I traffici internazionali, liberi, dettati solo dall’egoismo dei singoli, sono utili alla società umana, riuniscono gli uomini in una comune e pacifica attività; le religioni al contrario sono assurde, la loro assurdità è già dimostrata dal loro gran numero, affermando ciascuna d’essere l’unica vera, come pure dalla stoltezza dei loro dogmi e delle loro cerimonie. In un paese in cui ve ne siano moltissime e diverse sicché si debbano reciprocamente sopportare, esse non portano mai nessun gravissimo danno, e si possono considerare come innocue pazzie. Il male accade soltanto quando esse si combattono e si perseguitano l’una l’altra.

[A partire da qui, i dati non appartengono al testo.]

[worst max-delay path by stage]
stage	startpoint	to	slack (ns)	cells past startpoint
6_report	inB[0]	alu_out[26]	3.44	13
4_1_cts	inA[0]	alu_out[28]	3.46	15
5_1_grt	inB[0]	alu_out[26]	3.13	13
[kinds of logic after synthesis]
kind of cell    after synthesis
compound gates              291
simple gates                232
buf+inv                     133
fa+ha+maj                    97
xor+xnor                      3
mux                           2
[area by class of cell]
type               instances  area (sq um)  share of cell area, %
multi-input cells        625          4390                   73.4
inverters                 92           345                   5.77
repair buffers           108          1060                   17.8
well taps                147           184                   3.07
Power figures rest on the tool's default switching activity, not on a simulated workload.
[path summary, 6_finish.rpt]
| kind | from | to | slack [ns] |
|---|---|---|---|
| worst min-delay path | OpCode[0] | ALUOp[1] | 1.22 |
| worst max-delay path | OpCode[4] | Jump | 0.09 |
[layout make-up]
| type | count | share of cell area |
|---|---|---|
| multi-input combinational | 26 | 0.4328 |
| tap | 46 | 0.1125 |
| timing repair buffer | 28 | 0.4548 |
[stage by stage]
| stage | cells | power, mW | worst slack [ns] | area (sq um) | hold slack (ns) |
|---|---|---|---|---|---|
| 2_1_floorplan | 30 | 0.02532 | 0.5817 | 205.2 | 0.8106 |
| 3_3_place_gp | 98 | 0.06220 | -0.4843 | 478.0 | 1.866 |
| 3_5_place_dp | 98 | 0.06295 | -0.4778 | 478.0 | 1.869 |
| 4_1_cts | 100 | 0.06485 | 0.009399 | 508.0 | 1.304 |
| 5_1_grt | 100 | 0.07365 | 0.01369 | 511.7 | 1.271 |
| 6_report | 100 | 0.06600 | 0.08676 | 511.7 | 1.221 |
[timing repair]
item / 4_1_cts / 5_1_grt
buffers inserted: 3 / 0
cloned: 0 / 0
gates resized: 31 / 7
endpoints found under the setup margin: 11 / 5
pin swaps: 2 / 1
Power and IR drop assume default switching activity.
`timescale 1ns / 1ps
module ImmGen (InstCode , ImmOut);
input [31:0] InstCode ;
output reg [31:0] ImmOut ;
always @ ( InstCode )
begin
case ( InstCode [6:0])
7'b0000011:
ImmOut = { InstCode [31]? {20{1'b1}}:20'b0 , InstCode[31:20]};
7'b0010011:
ImmOut = { InstCode [31]? {20{1'b1 }}:20'b0 , InstCode[31:20]};
7'b0100011:
ImmOut = { InstCode[31]? {20{1'b1}}:20'b0 , InstCode[31:25] ,
InstCode [11:7]};
7'b0010111:
ImmOut = {InstCode[31:12] , 12'b0 };
default :
ImmOut = {32'b0};
endcase
end
endmodule
`timescale 1ns / 1ps
module InstMem (
input [7:0] addr ,
output [31:0] instruction
);
reg [31:0] memory [63:0];
initial begin
memory[0] = 32'h00007033 ; 
memory[1] = 32'h00100093 ; 
memory[2] = 32'h00200113 ; 
memory[3]=32'h00308193 ; 
memory[4]=32'h00408213 ; 
memory[5]=32'h00510293 ; 
memory[6] = 32'h00610313 ; 
memory[7] = 32'h00718393 ; 
memory[8] = 32'h00208433 ; 
memory[9] = 32'h404404b3 ; 
memory[10] = 32'h00317533 ; 
memory[11] = 32'h0041e5b3 ; 
memory[12] = 32'h0041a633 ; 
memory[13]=32'h007346b3 ; 
memory[14]=32'h4d34f713 ; 
memory[15]=32'h8d35e793 ; 
memory[16]=32'h4d26a813 ; 
memory[17]=32'h4d244893 ; 
memory[18] = 32'h02b02823;  
memory[19] = 32'h03002603;  
end
assign instruction = memory[addr[7:2]];
endmodule
`timescale 1ns / 1ps
module Mux(
    input S,
    input wire [31:0] D1,
    input wire [31:0] D2,
    output reg [31:0] Y 
    );
always@(*) begin    
    if(S) begin
        Y <= D1;
    end 
    else begin
        Y <= D2;
    end
end
endmodule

Però in questo concetto espresso così nudamente si nasconde un artificio retorico, da cui non posso prescindere, formando già esso il contenuto della concezione di Voltaire: la contrapposizione fra religione e commercio, con cui si sorprende il lettore e con cui si pone il commercio praticamente e moralmente più in alto che la religione. Il semplice accostamento delle due cose, quasi giacessero sullo stesso piano e costituissero due aspetti dell’attività umana da giudicarsi dal medesimo punto di vista, costituisce non solo una bella disinvoltura, ma inoltre un’impostazione del problema o, se si vuole, una disposizione sperimentale, in cui la religione, per quanto costituisce il suo valore e la sua essenza, automaticamente risulta perdente.
Essa vien presentata in una condizione in cui a priori appare ridicola. È questa una tecnica adoperata con successo in tutti i tempi da sofisti e propagandisti, e in cui Voltaire è maestro. Appunto per questo in quel brano egli non ha scelto un podere o un magazzino o una fabbrica per mostrarci i benefici del lavoro produttivo, ma invece la Borsa, dove concorrono uomini d’ogni provenienza e d’ogni fede.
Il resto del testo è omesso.